食品そのものの安全についてこれまで “食経験”をもとに判断されてきた部分が大きいが、新開発食品は多様化しており、食経験だけで判断できないものも増えている。本年度のシンポジウムでは新開発食品、特に生体への機能を持った食品の安全性をどのようにとらえていくべきかについて検討が行われた。ここでは東京大学名誉教授の唐木英明氏の講演を取り上げる。
機能性食品の安全性と効果
東京大学名誉教授 食の信頼向上をめざす会代表 唐木 英明
機能性表示食品の安全性とその効果について語ることが求められているが、唐木氏自身は薬理学者であり、長い間、健康食品について非常に懐疑的であったという。健康食品に何らかの効果があるのなら、それは医薬品にすれば良いわけで食品に機能や効果を求める姿勢そのものに否定的だったという。しかし2015年、機能性表示食品制度が立ち上がる際に、機能性表示食品の効果や安全性を担保するための事業がスタートしその委員に選出され、そこから健康食品について勉強をしていくと、いくつかそれまで見落としていたことに気がついたという。まず1つがプラセボ対象試験に対する考え方だ。医薬品の世界では当たり前に行っているプラセボ対象試験であるが、健康食品ではプラセボ対象試験が決して有効とは言えず、実際成り立たないケースが多く報告されている。つまり、健康食品を摂取しても摂取しなくても、健康効果がほとんどないのであればそれは有害とまでいかなくても不要なものである、と思っていた、と話す。また現在も厚生労働省や消費者庁の関連団体は同様の考えを持っている人が多いと指摘。
しかし、健康食品は実際多くの消費者が利用していて、セルフメディケーションとして利用している。ある調査では健康食品の使用経験について、国民の70%を超えていると報告している。市場としては十分に拡大し、関連企業も多い。それなのに効果があるのかないのかわからない、あるいは有害となってしまうと大きなギャップがあり、消費者はますます困惑してしまう。厚労省や消費者庁もHPなどで健康食品については「注意喚起」を呼びかける姿勢で、推奨はしていない。パンフレットも同様だ。どちらかというと「飛びつく前に考えよう」「安全とは言えない」「万人に効果が保証されていない」「専門家の評価が正しいとは限らない」「まずはバランスの取れた食事」などの文言が並び、適切な利用方法や効果的な利用方法については記されていない。業界団体さえ同じような姿勢だ。つまり、消費者が欲しい「有効性の情報」を手にすることは難しく、結局「宣伝を見て」という判断になりがちだ。これだけ健康食品が求められていて、セルフメディケーションが重要とされる時代に、健康食品の社会的意義に関する合意がない、ということが一番の課題ではないか、と唐木氏は指摘。実際、健康食品を活用している消費者の半数は効果を感じているから摂取し続けている、と回答している。リスクを説明するのは大切だが、リスクを強調しているだけの現状では、消費者のためにはならない。私自身も長い間、健康食品は無効でどちらかといえば有害と考えてきたが、おそらく、国も業界団体さえもいまだにそう考えているのではないか、と唐木氏。
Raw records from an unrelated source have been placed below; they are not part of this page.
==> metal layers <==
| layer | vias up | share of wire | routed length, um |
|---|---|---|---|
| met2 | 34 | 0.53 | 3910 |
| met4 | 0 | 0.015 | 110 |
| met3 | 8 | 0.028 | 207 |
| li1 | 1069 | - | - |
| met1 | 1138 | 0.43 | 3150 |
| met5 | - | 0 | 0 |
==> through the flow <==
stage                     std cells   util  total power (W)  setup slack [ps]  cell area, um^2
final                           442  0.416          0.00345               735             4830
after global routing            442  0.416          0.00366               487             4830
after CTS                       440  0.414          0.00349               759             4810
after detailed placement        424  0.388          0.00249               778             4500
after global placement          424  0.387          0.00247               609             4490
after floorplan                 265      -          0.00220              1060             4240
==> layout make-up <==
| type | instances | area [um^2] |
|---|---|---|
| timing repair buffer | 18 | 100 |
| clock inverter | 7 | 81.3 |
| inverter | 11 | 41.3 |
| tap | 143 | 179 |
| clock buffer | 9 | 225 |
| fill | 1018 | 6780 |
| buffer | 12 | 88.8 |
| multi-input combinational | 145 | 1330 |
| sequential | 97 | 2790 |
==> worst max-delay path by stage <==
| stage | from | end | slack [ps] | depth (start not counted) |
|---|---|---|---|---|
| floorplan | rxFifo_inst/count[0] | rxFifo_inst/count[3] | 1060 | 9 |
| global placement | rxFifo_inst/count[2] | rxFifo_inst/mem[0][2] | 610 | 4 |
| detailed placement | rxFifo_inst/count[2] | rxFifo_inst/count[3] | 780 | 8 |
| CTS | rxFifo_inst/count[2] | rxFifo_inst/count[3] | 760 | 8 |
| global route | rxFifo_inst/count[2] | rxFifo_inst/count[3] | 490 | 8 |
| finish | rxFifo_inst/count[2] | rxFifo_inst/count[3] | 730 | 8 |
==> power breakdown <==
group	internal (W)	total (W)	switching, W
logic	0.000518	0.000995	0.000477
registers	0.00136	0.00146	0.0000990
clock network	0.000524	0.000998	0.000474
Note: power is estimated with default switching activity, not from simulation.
--- src/hw/pixel_capture.sv ---
`timescale 1ns/1ns

module pixel_capture (
    input  logic       clk_camera,
    input  logic       recent_reset,
    input  logic       cam_pclk_i,
    input  logic       cam_hsync_i,
    input  logic       cam_vsync_i,
    input  logic [7:0] cam_data_i,
    pixel_if.source    pix
);

    localparam int SS = tracker_pkg::SYNC_STAGES;

    logic [SS-1:0] pclk_sync;   // oldest sample in the top bit
    logic [SS-1:0] hsync_sync;
    logic [SS-1:0] vsync_sync;
    logic [7:0]    data_sync [SS];

    logic       pclk_s, hsync_s, vsync_s;  // synchronized camera bus
    logic [7:0] data_s;
    logic       pclk_d, hsync_d, vsync_d;  // one sample older for edge detection
    logic       pclk_rise;
    logic       hsync_fall;
    logic       vsync_rise;

    logic [7:0]                  high_byte;  // first byte of the pair
    tracker_pkg::capture_state_e state;

    always_ff @(posedge clk_camera) begin
        if (recent_reset) begin
            pclk_sync  <= '0;
            hsync_sync <= '0;
            vsync_sync <= '0;
        end else begin
            pclk_sync  <= {pclk_sync[SS-2:0], cam_pclk_i};
            hsync_sync <= {hsync_sync[SS-2:0], cam_hsync_i};
            vsync_sync <= {vsync_sync[SS-2:0], cam_vsync_i};
        end
    end

    // data bus delayed by the same number of stages as pclk
    always_ff @(posedge clk_camera) begin
        data_sync[0] <= cam_data_i;
        for (int i = 1; i < SS; i++) begin
            data_sync[i] <= data_sync[i-1];
        end
    end

    assign pclk_s  = pclk_sync[SS-1];
    assign hsync_s = hsync_sync[SS-1];
    assign vsync_s = vsync_sync[SS-1];
    assign data_s  = data_sync[SS-1];

    always_ff @(posedge clk_camera) begin
        if (recent_reset) begin
            pclk_d  <= 1'b0;
            hsync_d <= 1'b0;
            vsync_d <= 1'b0;
        end else begin
            pclk_d  <= pclk_s;
            hsync_d <= hsync_s;
            vsync_d <= vsync_s;
        end
    end

    assign pclk_rise  = pclk_s & ~pclk_d;
    assign hsync_fall = ~hsync_s & hsync_d;  // end of a line
    assign vsync_rise = vsync_s & ~vsync_d;  // end of a frame

    // byte phase restarts at the high byte whenever hsync drops
    always_ff @(posedge clk_camera) begin
        if (recent_reset) begin
            state     <= tracker_pkg::wait_high;
            pix.valid <= 1'b0;
        end else begin
            pix.valid <= 1'b0;
            if (!hsync_s) begin
                state <= tracker_pkg::wait_high;
            end else if (pclk_rise) begin
                case (state)
                    tracker_pkg::wait_high: state <= tracker_pkg::wait_low;
                    tracker_pkg::wait_low: begin
                        state     <= tracker_pkg::wait_high;
                        pix.valid <= 1'b1;  // strobe lands with the assembled pixel
                    end
                    default: state <= tracker_pkg::wait_high;
                endcase
            end
        end
    end

    always_ff @(posedge clk_camera) begin
        if (pclk_rise && hsync_s) begin
            if (state == tracker_pkg::wait_high) begin
                high_byte <= data_s;
            end else begin
                pix.pixel <= {high_byte, data_s};
            end
        end
    end

    // column, row and frame-end pulse
    always_ff @(posedge clk_camera) begin
        if (recent_reset) begin
            pix.hcount    <= '0;
            pix.vcount    <= '0;
            pix.frame_end <= 1'b0;
        end else begin
            pix.frame_end <= vsync_rise;
            if (!hsync_s) begin
                pix.hcount <= '0;                 // blanking so the next line starts at 0
            end else if (pix.valid) begin
                pix.hcount <= pix.hcount + 1'b1;  // advance after each pixel
            end
            if (vsync_s) begin
                pix.vcount <= '0;
            end else if (hsync_fall) begin
                pix.vcount <= pix.vcount + 1'b1;
            end
        end
    end

    // pclk rises at least four clk_camera cycles apart, which keeps valid strobes apart
    assert property (@(posedge clk_camera) disable iff (recent_reset)
        pclk_rise |-> !$past(pclk_rise, 2) && !$past(pclk_rise, 3));

endmodule

--- config.mk ---
export PLATFORM = sky130hd
export DESIGN_NAME = blob_tracker_top
export DESIGN_NICKNAME = d
export VERILOG_FILES = /design/src/hw/tracker_pkg.sv /design/src/hw/pixel_if.sv /design/src/hw/blob_tracker_top.sv /design/src/hw/blob_centroid.sv /design/src/hw/channel_threshold.sv /design/src/hw/pixel_capture.sv
export SDC_FILE = /design/constraint.sdc
export NUM_CORES = 1
export LEC_CHECK = 0
export BUFFER_PORTS_ARGS = -buffer_cell sky130_fd_sc_hd__buf_2
export CORE_ASPECT_RATIO = 1.2
export CORE_MARGIN = 8
export CORE_UTILIZATION = 45
export CTS_BUF_LIST = sky130_fd_sc_hd__clkbuf_4 sky130_fd_sc_hd__clkbuf_8
export DETAILED_ROUTE_END_ITERATION = 16
export PLACE_DENSITY = 0.72
export SYNTH_ARGS = -nofsm -noshare
export SYNTH_HDL_FRONTEND = slang
export SYNTH_SLANG_ARGS = --single-unit
--- constraint.sdc ---
create_clock -name clk_camera -period 6.01 [get_ports clk_camera]
set_clock_uncertainty 0.05 [all_clocks]
set_input_delay 0.601 -clock clk_camera [delete_from_list [all_inputs] [get_ports clk_camera]]
set_output_delay 0.601 -clock clk_camera [all_outputs]
set_load 0.1 [all_outputs]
健康食品の安全性を調査するにあたり、唐木氏自身が見逃していたと確信した点はプラセボ対象試験にあったという。多くの健康食品で有効性を示すことが難しいが、そもそも健康食品にプラセボ対象試験を用いることが間違いである、というのが薬理学者としての結論だと説明。現在健康食品のプラセボ対象試験は義務化されているが、正直どれほどの意味があるのか。そもそも健康食品のプラセボ対象試験は「被験者が正常な健康の人」になっている。医薬品のプラセボ対象試験は「病者」で行われるので有意差が出やすいが、健康食品の場合、健康な人同士で比較をしても差が出ないのは当たり前であるが、それが見落とされている。しかし機能性表示になって一部「軽病者」も被験者として認められるようになってからは明らかに有意差が出ている。次に予防効果については試験ができないということもある、と指摘。ワクチン一つとっても明確な予防効果を証明することは困難であることが医学の世界でも常識だ。つまり健康食品で予防効果を証明するのも不可能ということになる。そして3つ目に心因作用の評価ができない点にある。軽度な症状では心因作用の割合が大きいのは医薬品の世界でも同様で、プラセボ対象比較試験では差は得にくい。実際、軽度のうつ病、不安神経症、狭心症、認知症、季節性アレルギー、睡眠、不安、疲労、ストレス、血圧、体温、便通などはプラセボ群で大きな改善が認められたり、治療効果が小さかったり、大きなばらつきが確認されている。しかし標準治療に用いられる薬剤が有効であることは、それを支持する数多くの試験があるからにすぎない。しかし、機能性表示食品の届出から求められている健康食品は睡眠、不安、疲労、ストレス、鬱、血圧、体温、便通など、まさに薬理効果でさえ曖昧な症状と一致している。 現在、機能性表示食品に関する質疑応答集でも例外を認めずプラセボ対象試験を義務化しているが、これは有意差が得にくいだけでなく、逆に有意差が出た場合にそれが不適切に活用されることも考えられる。そもそも健康食品と医薬品の効果判定は異なるべきであるし、「トクホ」があることで、健康食品の評価がより複雑でわかりにくくなってしまっている。国は「安全性」を検討することに終始し、不適切な試験を強要することで「無効」や「危険」の誤解を拡散することに加担し、消費者に理解できない複雑な制度や企業が負担になるようなルールばかり増やしているが、これでは「消費者が求めているセルフメディケーション手段」の普及や活用につながらないのではないか。サプリメントや健康食品は、機能性表示やトクホなど4つにも分類せず、ひとまとめにした新たな法整備が必要な段階にきているのではないか、と唐木氏は訴えた。